Mean (±SEM) numbers of DCX-labeled cells (A) and mean (±SEM) mRNA expression levels (B) detected in the dentate gyrus and hilus of CON (white bars) and SUP (grey bars) rats 16 days following saline treatment (open bars) or KA-induced SE (hatched bars). KA-induced SE significantly increased the number of DCX-labeled neurons and levels of DCX mRNA in both CON and SUP rats (ps < .05). Prenatal choline supplementation did not alter the number of DCX-labeled neurons or levels of DCX mRNA in response to KA-induced SE. * statistically different from within-diet saline-treated group.

Figure 7

Comparison between CON (white bars) and SUP rats (grey bars) in GFAP protein levels (A) and mRNA levels (B) (mean ± SEM percent of control levels) in the intact hippocampus (open bars) and 16 days following KA-induced SE (hatched bars). GFAP protein levels were quantified using Western blot analysis (A).
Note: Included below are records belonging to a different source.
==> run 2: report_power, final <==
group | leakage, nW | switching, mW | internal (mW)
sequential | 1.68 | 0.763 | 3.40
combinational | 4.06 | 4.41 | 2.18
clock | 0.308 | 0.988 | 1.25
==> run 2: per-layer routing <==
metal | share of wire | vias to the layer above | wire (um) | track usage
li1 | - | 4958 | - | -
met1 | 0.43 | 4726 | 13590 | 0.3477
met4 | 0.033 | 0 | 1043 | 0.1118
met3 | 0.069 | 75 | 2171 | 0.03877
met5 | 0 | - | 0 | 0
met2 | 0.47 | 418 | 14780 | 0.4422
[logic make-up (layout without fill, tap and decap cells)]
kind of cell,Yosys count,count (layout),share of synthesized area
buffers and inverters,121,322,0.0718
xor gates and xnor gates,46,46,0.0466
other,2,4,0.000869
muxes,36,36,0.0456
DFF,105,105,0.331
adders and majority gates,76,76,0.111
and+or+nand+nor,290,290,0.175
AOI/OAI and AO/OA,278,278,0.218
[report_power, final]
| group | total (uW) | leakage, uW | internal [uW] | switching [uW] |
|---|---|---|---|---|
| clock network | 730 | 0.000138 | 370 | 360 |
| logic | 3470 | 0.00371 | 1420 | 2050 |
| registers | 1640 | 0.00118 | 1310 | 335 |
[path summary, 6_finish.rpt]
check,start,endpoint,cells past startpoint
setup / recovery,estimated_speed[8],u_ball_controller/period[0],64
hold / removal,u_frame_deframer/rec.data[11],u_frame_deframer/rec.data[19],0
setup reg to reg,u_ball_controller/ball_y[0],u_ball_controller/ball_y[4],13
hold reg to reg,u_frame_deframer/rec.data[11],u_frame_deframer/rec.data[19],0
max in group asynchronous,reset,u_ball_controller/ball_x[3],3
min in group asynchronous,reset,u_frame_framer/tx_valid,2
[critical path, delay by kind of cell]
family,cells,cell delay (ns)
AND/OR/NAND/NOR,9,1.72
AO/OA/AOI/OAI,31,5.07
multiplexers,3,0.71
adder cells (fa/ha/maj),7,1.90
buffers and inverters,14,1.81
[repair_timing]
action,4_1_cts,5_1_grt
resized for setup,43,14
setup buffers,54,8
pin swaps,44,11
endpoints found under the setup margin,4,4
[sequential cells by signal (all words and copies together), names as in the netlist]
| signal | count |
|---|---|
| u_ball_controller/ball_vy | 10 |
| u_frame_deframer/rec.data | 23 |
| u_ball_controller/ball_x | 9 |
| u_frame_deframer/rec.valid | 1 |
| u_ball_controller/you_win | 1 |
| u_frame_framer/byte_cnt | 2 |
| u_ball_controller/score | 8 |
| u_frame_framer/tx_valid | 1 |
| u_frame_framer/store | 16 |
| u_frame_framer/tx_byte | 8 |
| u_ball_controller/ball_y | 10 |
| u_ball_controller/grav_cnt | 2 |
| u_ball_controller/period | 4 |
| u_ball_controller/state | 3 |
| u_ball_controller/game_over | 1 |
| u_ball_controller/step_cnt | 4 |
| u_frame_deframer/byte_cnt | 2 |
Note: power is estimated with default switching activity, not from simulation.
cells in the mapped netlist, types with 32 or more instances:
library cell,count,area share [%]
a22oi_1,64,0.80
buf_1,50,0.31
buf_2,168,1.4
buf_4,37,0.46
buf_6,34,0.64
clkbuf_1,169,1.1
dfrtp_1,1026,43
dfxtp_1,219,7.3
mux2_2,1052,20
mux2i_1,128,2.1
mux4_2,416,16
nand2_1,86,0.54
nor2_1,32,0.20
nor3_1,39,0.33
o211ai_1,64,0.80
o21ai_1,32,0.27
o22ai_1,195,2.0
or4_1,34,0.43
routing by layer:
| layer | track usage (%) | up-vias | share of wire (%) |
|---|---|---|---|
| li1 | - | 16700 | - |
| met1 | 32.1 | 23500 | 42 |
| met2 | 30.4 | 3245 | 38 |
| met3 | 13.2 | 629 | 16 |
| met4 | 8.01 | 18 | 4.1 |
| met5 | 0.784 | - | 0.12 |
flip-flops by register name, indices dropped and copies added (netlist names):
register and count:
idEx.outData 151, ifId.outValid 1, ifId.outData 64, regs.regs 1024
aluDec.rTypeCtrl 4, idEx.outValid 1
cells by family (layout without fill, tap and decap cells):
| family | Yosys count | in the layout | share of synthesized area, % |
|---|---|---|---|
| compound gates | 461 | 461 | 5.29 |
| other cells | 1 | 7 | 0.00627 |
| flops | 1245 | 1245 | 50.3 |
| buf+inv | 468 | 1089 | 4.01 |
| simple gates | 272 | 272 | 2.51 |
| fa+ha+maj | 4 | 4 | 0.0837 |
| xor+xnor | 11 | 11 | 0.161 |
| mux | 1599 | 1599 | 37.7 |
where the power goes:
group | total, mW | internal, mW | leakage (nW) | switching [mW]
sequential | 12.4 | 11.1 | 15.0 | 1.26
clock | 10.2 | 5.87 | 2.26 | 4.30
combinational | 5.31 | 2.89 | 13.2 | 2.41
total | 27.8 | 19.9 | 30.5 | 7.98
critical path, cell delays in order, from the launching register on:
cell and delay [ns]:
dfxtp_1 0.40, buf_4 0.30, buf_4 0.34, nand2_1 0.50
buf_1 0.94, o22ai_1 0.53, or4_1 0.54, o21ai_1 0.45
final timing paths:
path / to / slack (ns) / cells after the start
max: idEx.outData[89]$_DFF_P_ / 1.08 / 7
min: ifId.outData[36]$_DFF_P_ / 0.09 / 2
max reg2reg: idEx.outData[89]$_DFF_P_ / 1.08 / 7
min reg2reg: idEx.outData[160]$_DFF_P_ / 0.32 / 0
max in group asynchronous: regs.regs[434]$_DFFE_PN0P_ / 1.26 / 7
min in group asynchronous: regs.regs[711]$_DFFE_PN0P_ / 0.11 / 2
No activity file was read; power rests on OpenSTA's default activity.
## config.mk

```make
export PLATFORM = sky130hd
export DESIGN_NAME = vpu_control
export DESIGN_NICKNAME = d
export VERILOG_FILES = /design/src/verilog/vpu_ucode_pkg.sv /design/src/verilog/vpu_isa_pkg.sv /design/src/verilog/vpu_control.sv /design/src/verilog/lane_alu.sv /design/src/verilog/agu.sv /design/src/verilog/useq.sv /design/src/verilog/ucode_rom.sv /design/src/verilog/inst_decoder.sv
export SDC_FILE = /design/constraint.sdc
export NUM_CORES = 2
export LEC_CHECK = 0
export BUFFER_PORTS_ARGS = -buffer_cell sky130_fd_sc_hd__buf_2
export CORE_ASPECT_RATIO = 1.25
export CORE_MARGIN = 10
export CORE_UTILIZATION = 49
export DETAILED_ROUTE_END_ITERATION = 16
export PLACE_DENSITY = 0.68
export SLEW_MARGIN = 10
export SYNTH_ARGS = -nofsm -noshare
export SYNTH_HDL_FRONTEND = slang
export SYNTH_SLANG_ARGS = --single-unit
export TNS_END_PERCENT = 100
```

## constraint.sdc

```tcl
create_clock -name clk -period 4.25 [get_ports clk]
set_input_delay 0.425 -clock clk [delete_from_list [all_inputs] [get_ports clk]]
set_output_delay 0.425 -clock clk [all_outputs]
set_load 0.02 [all_outputs]
```

## src/verilog/vpu_ucode_pkg.sv

```systemverilog
package vpu_ucode_pkg;

    localparam int UINST_WIDTH = 8;
    localparam int UPC_WIDTH   = 5;
    localparam int UROM_DEPTH  = 32;

    // microinstruction bit positions
    localparam int UF_DONE  = 0;
    localparam int UF_MARK  = 1;
    localparam int UF_LOOP  = 2;
    localparam int UF_ISSUE = 3;
    localparam int UF_CLR   = 4;

    // program entry points
    localparam logic [UPC_WIDTH-1:0] UPC_VEC  = 5'd0;
    localparam logic [UPC_WIDTH-1:0] UPC_FILL = 5'd8;

endpackage

```

## src/verilog/vpu_isa_pkg.sv

```systemverilog
package vpu_isa_pkg;

    localparam int INST_WIDTH = 40;
    localparam int ADDR_WIDTH = 8;
    localparam int DATA_WIDTH = 64;
    localparam int LANE_WIDTH = 16;
    localparam int N_LANES    = 4;
    localparam int LEN_WIDTH  = 6;
    localparam int OP_WIDTH   = 3;

    localparam logic [OP_WIDTH-1:0] OP_VADD = 3'd1;
    localparam logic [OP_WIDTH-1:0] OP_VMUL = 3'd2;
    localparam logic [OP_WIDTH-1:0] OP_FILL = 3'd3;

    // opcode, length and d_base line up in both views
    typedef struct packed {
        logic [OP_WIDTH-1:0]   opcode;
        logic [LEN_WIDTH-1:0]  length;
        logic [ADDR_WIDTH-1:0] d_base;
        logic [ADDR_WIDTH-1:0] a_base;
        logic [ADDR_WIDTH-1:0] b_base;
        logic                  negate;
        logic [INST_WIDTH-OP_WIDTH-LEN_WIDTH-3*ADDR_WIDTH-2:0] spare;
    } inst_vec_t;

    typedef struct packed {
        logic [OP_WIDTH-1:0]   opcode;
        logic [LEN_WIDTH-1:0]  length;
        logic [ADDR_WIDTH-1:0] d_base;
        logic [LANE_WIDTH-1:0] value;
        logic [INST_WIDTH-OP_WIDTH-LEN_WIDTH-ADDR_WIDTH-LANE_WIDTH-1:0] spare;
    } inst_fill_t;

    typedef union packed {
        inst_vec_t  vec;
        inst_fill_t fill;
    } inst_t;

endpackage
```

## src/verilog/vpu_control.sv

```systemverilog
`timescale 1ns/1ps

module vpu_control (
    input  logic                               clk,
    input  logic                               rstn,
    input  vpu_isa_pkg::inst_t                 inst,
    input  logic                               inst_valid,
    input  logic [vpu_isa_pkg::DATA_WIDTH-1:0] rd_data_a,
    input  logic [vpu_isa_pkg::DATA_WIDTH-1:0] rd_data_b,
    output logic                               inst_credit,
    output logic                               finish,
    output logic [vpu_isa_pkg::ADDR_WIDTH-1:0] rd_addr_a,
    output logic [vpu_isa_pkg::ADDR_WIDTH-1:0] rd_addr_b,
    output logic                               wr_en,
    output logic [vpu_isa_pkg::ADDR_WIDTH-1:0] wr_addr,
    output logic [vpu_isa_pkg::DATA_WIDTH-1:0] wr_data
);
    import vpu_isa_pkg::*;
    import vpu_ucode_pkg::*;

    logic                   start;
    logic                   prog_done;
    logic                   busy;
    logic                   negate;
    logic                   issue;
    logic                   clr;
    logic                   wr_step;
    logic [OP_WIDTH-1:0]    op;
    logic [LEN_WIDTH-1:0]   length;
    logic [LANE_WIDTH-1:0]  fill_const;
    logic [ADDR_WIDTH-1:0]  a_base;
    logic [ADDR_WIDTH-1:0]  b_base;
    logic [ADDR_WIDTH-1:0]  d_base;
    logic [UPC_WIDTH-1:0]   upc_entry;
    logic [UPC_WIDTH-1:0]   upc;
    logic [UINST_WIDTH-1:0] uinst;

    inst_decoder u_dec (
        .clk(clk), .rstn(rstn), .inst(inst), .inst_valid(inst_valid),
        .prog_done(prog_done), .busy(busy), .inst_credit(inst_credit),
        .finish(finish), .start(start), .op(op), .length(length),
        .negate(negate), .fill_const(fill_const), .a_base(a_base),
        .b_base(b_base), .d_base(d_base), .upc_entry(upc_entry)
    );

    ucode_rom u_rom (.clk(clk), .upc(upc), .uinst(uinst));

    useq u_seq (
        .clk(clk), .rstn(rstn), .start(start), .upc_entry(upc_entry),
        .length(length), .uinst(uinst), .upc(upc), .issue(issue),
        .clr(clr), .prog_done(prog_done)
    );

    agu u_agu (
        .clk(clk), .rstn(rstn), .clr(clr), .issue(issue), .wr_step(wr_step),
        .a_base(a_base), .b_base(b_base), .d_base(d_base),
        .rd_addr_a(rd_addr_a), .rd_addr_b(rd_addr_b), .wr_addr(wr_addr)
    );

    lane_alu u_alu (
        .clk(clk), .rstn(rstn), .issue(issue), .op(op), .negate(negate),
        .fill_const(fill_const), .rd_data_a(rd_data_a), .rd_data_b(rd_data_b),
        .wr_en(wr_en), .wr_data(wr_data), .wr_step(wr_step), .busy(busy)
    );

endmodule

```

## src/verilog/lane_alu.sv

```systemverilog
`timescale 1ns/1ps

module lane_alu (
    input  logic                               clk,
    input  logic                               rstn,
    input  logic                               issue,
    input  logic [vpu_isa_pkg::OP_WIDTH-1:0]   op,
    input  logic                               negate,
    input  logic [vpu_isa_pkg::LANE_WIDTH-1:0] fill_const,
    input  logic [vpu_isa_pkg::DATA_WIDTH-1:0] rd_data_a,
    input  logic [vpu_isa_pkg::DATA_WIDTH-1:0] rd_data_b,
    output logic                               wr_en,
    output logic [vpu_isa_pkg::DATA_WIDTH-1:0] wr_data,
    output logic                               wr_step,
    output logic                               busy
);
    import vpu_isa_pkg::*;

    logic                  s1_valid;
    logic                  s2_valid;
    logic [DATA_WIDTH-1:0] result;
    logic [LANE_WIDTH-1:0] a_lane;
    logic [LANE_WIDTH-1:0] b_lane;
    logic [LANE_WIDTH-1:0] r_lane;

    // read data is valid in stage 1
    always_comb begin
        result = '0;
        a_lane = '0;
        b_lane = '0;
        r_lane = '0;
        for (int i = 0; i < N_LANES; i++) begin
            a_lane = rd_data_a[i*LANE_WIDTH +: LANE_WIDTH];
            b_lane = rd_data_b[i*LANE_WIDTH +: LANE_WIDTH];
            case (op)
                OP_VADD: r_lane = a_lane + b_lane;
                OP_VMUL: r_lane = a_lane * b_lane;
                OP_FILL: r_lane = fill_const;
                default: r_lane = '0;
            endcase
            if (negate) begin
                r_lane = -r_lane;
            end
            result[i*LANE_WIDTH +: LANE_WIDTH] = r_lane;
        end
    end

    always_ff @(posedge clk or negedge rstn) begin
        if (!rstn) begin
            s1_valid <= 1'b0;
            s2_valid <= 1'b0;
        end else begin
            s1_valid <= issue;
            s2_valid <= s1_valid;
        end
    end

    always_ff @(posedge clk) begin
        if (s1_valid) begin
            wr_data <= result;
        end
    end

    assign wr_en   = s2_valid;
    assign wr_step = s2_valid;
    assign busy    = s1_valid || s2_valid;

    // lane settings hold while words are in flight
    a_cfg_stable: assert property (@(posedge clk) disable iff (!rstn)
        busy |-> $stable(op) && $stable(negate) && $stable(fill_const));

endmodule

```

## src/verilog/agu.sv

```systemverilog
`timescale 1ns/1ps

module agu (
    input  logic                               clk,
    input  logic                               rstn,
    input  logic                               clr,
    input  logic                               issue,
    input  logic                               wr_step,
    input  logic [vpu_isa_pkg::ADDR_WIDTH-1:0] a_base,
    input  logic [vpu_isa_pkg::ADDR_WIDTH-1:0] b_base,
    input  logic [vpu_isa_pkg::ADDR_WIDTH-1:0] d_base,
    output logic [vpu_isa_pkg::ADDR_WIDTH-1:0] rd_addr_a,
    output logic [vpu_isa_pkg::ADDR_WIDTH-1:0] rd_addr_b,
    output logic [vpu_isa_pkg::ADDR_WIDTH-1:0] wr_addr
);

    // source counters step with each issued word
    always_ff @(posedge clk or negedge rstn) begin
        if (!rstn) begin
            rd_addr_a <= '0;
            rd_addr_b <= '0;
        end else if (clr) begin
            rd_addr_a <= a_base;
            rd_addr_b <= b_base;
        end else if (issue) begin
            rd_addr_a <= rd_addr_a + 1'b1;
            rd_addr_b <= rd_addr_b + 1'b1;
        end
    end

    // destination trails by two cycles, stepped by the write strobe
    always_ff @(posedge clk or negedge rstn) begin
        if (!rstn) begin
            wr_addr <= '0;
        end else if (clr) begin
            wr_addr <= d_base;
        end else if (wr_step) begin
            wr_addr <= wr_addr + 1'b1;
        end
    end

endmodule

```

## src/verilog/useq.sv

```systemverilog
`timescale 1ns/1ps

module useq (
    input  logic                                   clk,
    input  logic                                   rstn,
    input  logic                                   start,
    input  logic [vpu_ucode_pkg::UPC_WIDTH-1:0]    upc_entry,
    input  logic [vpu_isa_pkg::LEN_WIDTH-1:0]      length,
    input  logic [vpu_ucode_pkg::UINST_WIDTH-1:0]  uinst,
    output logic [vpu_ucode_pkg::UPC_WIDTH-1:0]    upc,
    output logic                                   issue,
    output logic                                   clr,
    output logic                                   prog_done
);
    import vpu_isa_pkg::*;
    import vpu_ucode_pkg::*;

    logic [UPC_WIDTH-1:0] cur_pc;
    logic [UPC_WIDTH-1:0] mark_q;
    logic [LEN_WIDTH-1:0] loop_cnt;
    logic                 running;
    logic                 done_q;
    logic                 take_loop;

    // uinst is the word at cur_pc, so upc is the next address
    assign take_loop = running && uinst[UF_LOOP] && (loop_cnt != 1);

    always_comb begin
        if (start) begin
            upc = upc_entry;
        end else if (!running || uinst[UF_DONE]) begin
            upc = cur_pc;
        end else if (take_loop) begin
            upc = mark_q;
        end else begin
            upc = cur_pc + 1'b1;
        end
    end

    always_ff @(posedge clk or negedge rstn) begin
        if (!rstn) begin
            cur_pc   <= '0;
            mark_q   <= '0;
            loop_cnt <= '0;
            running  <= 1'b0;
            done_q   <= 1'b0;
        end else begin
            cur_pc <= upc;
            if (start) begin
                running  <= 1'b1;
                done_q   <= 1'b0;
                loop_cnt <= length;
            end else if (running) begin
                if (uinst[UF_DONE]) begin
                    running <= 1'b0;
                    done_q  <= 1'b1;
                end
                if (uinst[UF_MARK]) begin
                    mark_q <= cur_pc + 1'b1;
                end
                if (take_loop) begin
                    loop_cnt <= loop_cnt - 1'b1;
                end
            end
        end
    end

    assign issue     = running && uinst[UF_ISSUE];
    assign clr       = running && uinst[UF_CLR];
    assign prog_done = done_q;

    // each program ends in done before stepping off the ROM
    a_upc_range: assert property (@(posedge clk) disable iff (!rstn)
        running && !uinst[UF_DONE] |-> int'(cur_pc) + 1 < UROM_DEPTH);

endmodule

```

## src/verilog/ucode_rom.sv

```systemverilog
`timescale 1ns/1ps

module ucode_rom (
    input  logic                                   clk,
    input  logic [vpu_ucode_pkg::UPC_WIDTH-1:0]    upc,
    output logic [vpu_ucode_pkg::UINST_WIDTH-1:0]  uinst
);
    import vpu_ucode_pkg::*;

    logic [UINST_WIDTH-1:0] rom_word;

    always_comb begin
        rom_word = '0;
        case (upc)
            // vector program
            UPC_VEC:         rom_word[UF_CLR]  = 1'b1;
            UPC_VEC + 5'd1:  rom_word[UF_MARK] = 1'b1;
            UPC_VEC + 5'd2: begin
                rom_word[UF_ISSUE] = 1'b1;
                rom_word[UF_LOOP]  = 1'b1;
            end
            UPC_VEC + 5'd3:  rom_word[UF_DONE] = 1'b1;
            // fill program
            UPC_FILL:        rom_word[UF_CLR]  = 1'b1;
            UPC_FILL + 5'd1: rom_word[UF_MARK] = 1'b1;
            UPC_FILL + 5'd2: begin
                rom_word[UF_ISSUE] = 1'b1;
                rom_word[UF_LOOP]  = 1'b1;
            end
            UPC_FILL + 5'd3: rom_word[UF_DONE] = 1'b1;
            // unused words stop the sequencer
            default:         rom_word[UF_DONE] = 1'b1;
        endcase
    end

    always_ff @(posedge clk) begin
        uinst <= rom_word;
    end

endmodule

```

## src/verilog/inst_decoder.sv

```systemverilog
`timescale 1ns/1ps

module inst_decoder (
    input  logic                                 clk,
    input  logic                                 rstn,
    input  vpu_isa_pkg::inst_t                   inst,
    input  logic                                 inst_valid,
    input  logic                                 prog_done,
    input  logic                                 busy,
    output logic                                 inst_credit,
    output logic                                 finish,
    output logic                                 start,
    output logic [vpu_isa_pkg::OP_WIDTH-1:0]     op,
    output logic [vpu_isa_pkg::LEN_WIDTH-1:0]    length,
    output logic                                 negate,
    output logic [vpu_isa_pkg::LANE_WIDTH-1:0]   fill_const,
    output logic [vpu_isa_pkg::ADDR_WIDTH-1:0]   a_base,
    output logic [vpu_isa_pkg::ADDR_WIDTH-1:0]   b_base,
    output logic [vpu_isa_pkg::ADDR_WIDTH-1:0]   d_base,
    output logic [vpu_ucode_pkg::UPC_WIDTH-1:0] upc_entry
);
    import vpu_isa_pkg::*;
    import vpu_ucode_pkg::*;

    inst_t slot_q;
    inst_t inst_q;
    logic  slot_full;
    logic  decoding;
    logic  executing;
    logic  dec_cnt;
    logic  fetch_go;
    logic  is_fill;

    // fetch is the state with neither decode nor execute active
    assign fetch_go = !decoding && !executing && slot_full;
    assign is_fill  = (inst_q.vec.opcode == OP_FILL);
    // prog_done from the previous program is still visible in the start cycle
    assign finish   = executing && !start && prog_done && !busy;

    always_ff @(posedge clk or negedge rstn) begin
        if (!rstn) begin
            slot_full   <= 1'b0;
            decoding    <= 1'b0;
            executing   <= 1'b0;
            dec_cnt     <= 1'b0;
            inst_credit <= 1'b0;
            start       <= 1'b0;
        end else begin
            slot_full   <= inst_valid || (slot_full && !fetch_go);
            inst_credit <= fetch_go;
            start       <= decoding && dec_cnt;
            if (fetch_go) begin
                decoding <= 1'b1;
                dec_cnt  <= 1'b0;
            end else if (decoding) begin
                dec_cnt <= 1'b1;
                if (dec_cnt) begin
                    decoding  <= 1'b0;
                    executing <= 1'b1;
                end
            end else if (finish) begin
                executing <= 1'b0;
            end
        end
    end

    always_ff @(posedge clk) begin
        if (inst_valid) begin
            slot_q <= inst;
        end
        if (fetch_go) begin
            inst_q <= slot_q;
        end
    end

    // first decode cycle picks the view by opcode
    always_ff @(posedge clk or negedge rstn) begin
        if (!rstn) begin
            op        <= '0;
            length    <= '0;
            negate    <= 1'b0;
            upc_entry <= '0;
        end else if (decoding && !dec_cnt) begin
            op        <= inst_q.vec.opcode;
            length    <= inst_q.vec.length;
            negate    <= is_fill ? 1'b0 : inst_q.vec.negate;
            upc_entry <= is_fill ? UPC_FILL : UPC_VEC;
        end
    end

    always_ff @(posedge clk) begin
        if (decoding && !dec_cnt) begin
            d_base     <= inst_q.vec.d_base;
            a_base     <= is_fill ? '0 : inst_q.vec.a_base;
            b_base     <= is_fill ? '0 : inst_q.vec.b_base;
            fill_const <= is_fill ? inst_q.fill.value : '0;
        end
    end

    // host only sends while holding the single credit
    a_no_overrun: assert property (@(posedge clk) disable iff (!rstn)
        inst_valid |-> !slot_full);

    a_len_nonzero: assert property (@(posedge clk) disable iff (!rstn)
        start |-> length != '0);

endmodule

```

==> key figures <==
CTS
  – Worst-Skew Late Latency: 580 ps
  – Clock sink total: 237
  – Clock Tree Root: clkbuf_16
  – Cts bufs inserted: 26
  – Clock Path Buffers: 3
  – CTS tree: done
  – Clk slew on worst S/H paths: around 60 ps
  – H-tree depth: 1

Synthesis
  – Yosys reg bits: 237
  – Post-Syn Area: 29,450 sq um
  – Ys Warns: 0
  – Main flop type after synthesis: edfxtp_1
  – Cell taking the most area after synthesis: fa_1
  – Area contributors post-synth: fa_1 22%, edfxtp_1 18%, ha_1 11%
  – Register area share after synthesis: between 20% and 30%
  – Top cell type's share of synthesized area: between 20% and 30%
  – Number of enable flip-flop cells after synthesis: approximately 170
  – Fraction of registers with async set or reset after synthesis: about a quarter
  – Post-Syn Instances: approximately 3,100
  – Post-synth cell types: roughly 80
  – Syn nets: ~4,000
  – Syn_area_per_cell: ~9.4 sq um

Detailed routing
  – Pre-antenna DRT Iters: 6
  – Total number of vias: 24,770
  – Drt drc: 0
  – Initial drt markers: between 1,500 and 2,000
  – DR top layer: met5
  – Routed metal-1 wirelength: roughly 37 mm
  – Via density: roughly 5.4
  – DR WL met3: 5.596 mm
  – Post-DRT Antenna Nets: 0
  – Final WL: slightly above 90 mm
  – Avg WL per Cell: 19.92 um
  – Met2 wire length: approximately 46 mm

Floorplan
  – Die Y: between 200 and 300 um
  – Die Area: between 70,000 and 80,000 sq um
  – Die X: 239.3 um
  – Core area: a little under 60,000 sq um
  – IO Pins: roughly 260
  – Initial Utilization: approximately half
  – Site row count: 100

Placed design
  – Dpl ws: -1877 ps
  – Area of placed instances: roughly 35,000 sq um
  – Hpwl dp: between 70 and 80 mm
  – Gpl congestion: 0.9510
  – Port bufs: between 200 and 300

Outcome
  – Failing checks: negative setup slack
  – Status: finished, violations left

STA
  – Post-route setup slack: -1075 ps
  – RSZ-0062 raised after global routing: yes
  – Setup violations, final: 35
  – Fin Hold WS: ~21 ps
  – Final setup TNS: -23,730 ps
  – Final clock period utilization by the worst path: 125.3%
  – Final Skew: 32.64 ps
  – Worst-Margin Slew: roughly 1200 ps
  – Post-route minimum period: between 5000 and 6000 ps
  – Final Max Tran Viols: 0
  – Achievable Freq: 0.1878 GHz
  – Slew margin rel.: a little over a fifth
  – Hold Fails Final Rpt: 0

Worst setup path
  – R2R Path Start: u_dec.op[0]
  – Crit. End Element: flip-flop
  – Startpoint class of the critical path: input port
  – Reg2Reg Depth: 10
  – FF-to-FF End: u_alu.wr_data[14]
  – Cell family with most CP delay: adder cells
  – CP max FO: 4
  – Crit. path cell count: 22
  – Cells along the critical path: buf_12 -> buf_4 -> and2_1 -> fa_1 -> inv_1 -> fa_1 -> fa_1 -> fa_1 -> inv_1 -> fa_1 -> inv_1 -> fa_1 -> inv_1 -> ha_4 -> inv_1 -> o21bai_1 -> a41oi_2 -> xor2_1 -> o221ai_2 -> buf_4 -> o41ai_4 -> xnor2_2
  – Bufs and invs on worst path: 8
  – CP peak stage delay: roughly 510 ps
  – Reg2reg setup slack: 490 ps
  – Critical path class: input port to flip-flop
  – Most used cell, CP: fa_1
  – CP Data Required Time: ~4500 ps
  – Arr. time, crit path: 5590 ps
  – Slowest-stage cell, CP: fa_1

GRT
  – Grt ovf: 0
  – GRT Overall Usage: between 20% and 30%
  – Number of antenna violations at the first check in global routing: 5
  – Vias in the first global route: 26,040
  – Pin count of the biggest net entering global routing: 66
  – First-pass GRT wire length: between 100 and 150 mm

Cells and area
  – Synthesis-to-finish area growth: 31.75%
  – Most frequent cells in the layout: 439 x inv_1, 413 x buf_4, 320 x nand2_1, 308 x fa_1, 301 x and2_1
  – ANT cells: 0
  – Layout cell share with drive strength beyond 1: 30.70%
  – Fin nets: ~4,600
  – Fill cells: approximately 4,700
  – Design Area, Final: slightly below 40,000 sq um
  – Commonest non-fill, non-tap cell in the layout: inv_1

Run
  – Max Cap Viol: 0

Hold path
  – HP Class: input port to flip-flop
  – Hold Path Stages: 1
  – Hold wc startpoint: inst[10]
  – Hold EP: u_dec.slot_q[10]

Power and ir drop
  – Seq pwr share: between 10% and 20%
  – Combinational share of power: 78.7%
  – VDD IR max: about 0.59 mV
  – P_int: around 16 mW
  – Clock network power share: 7.3%
  – Psw: roughly 14 mW
  – P_leak: 17.67 nW
  – Power density cells: 787.6 nW/um^2
  – Switch share: between 40% and 50%
[synthesized netlist by cell type, drive strengths merged (20+ instances only)]
cell,number
a211oi,36
a21o,27
a21oi,83
and2,353
clkbuf,85
dfrtp,61
edfxtp,172
fa,324
ha,266
inv,492
mux2i,20
nand2,344
nand2b,24
nand3,32
nor2,93
nor2b,33
nor3,29
o21ai,156
xnor2,180
xor2,85
[cell families after synthesis]
logic type,synth area share [%]
AND/OR/NAND/NOR,17.25
adder cells (fa/ha/maj),33.32
buffers and inverters,7.710
AO/OA/AOI/OAI,9.715
XOR/XNOR,7.880
flip-flops,22.99
multiplexers,1.138
[routing by layer]
layer	track usage, %	vias to the layer above
li1	-	11540
met1	31.97	12160
met2	44.41	841
met3	3.466	222
met4	9.719	10
met5	0	-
SE significantly increased GFAP protein and mRNA levels in both CON and SUP rats (ps < .05), but this increase was significantly attenuated in SUP rats. * statistically different from within-diet saline-treated group; # statistically different from KA-treated CON.

Figure 8

Comparison between CON (white bars) and SUP (grey bars) rats in growth factor protein (A) and mRNA (B) levels (mean ± SEM percent of control levels) in the intact hippocampus (open bars) and 16 days following KA-induced SE (hatched bars). Protein levels were quantified using ELISA. SE led to a significant increase in BDNF, IGF-1, FGF-2, NGF, and NT-3 protein levels in CON rats, but a significant increase in only BDNF and IGF-1 protein levels was noted for SUP rats. Baseline protein levels of BDNF, IGF-1, and NGF were significantly higher in SUP rats. SUP rats also exhibited significant increases in BDNF and IGF-1 mRNA and a decrease in NT-3 mRNA 16 d following SE, whereas CON rats showed SE-induced increases in IGF-1 and NT-3 mRNA. * statistically different from within-diet saline-treated group; # statistically different from KA-treated CON; † statistically different from saline-treated CON.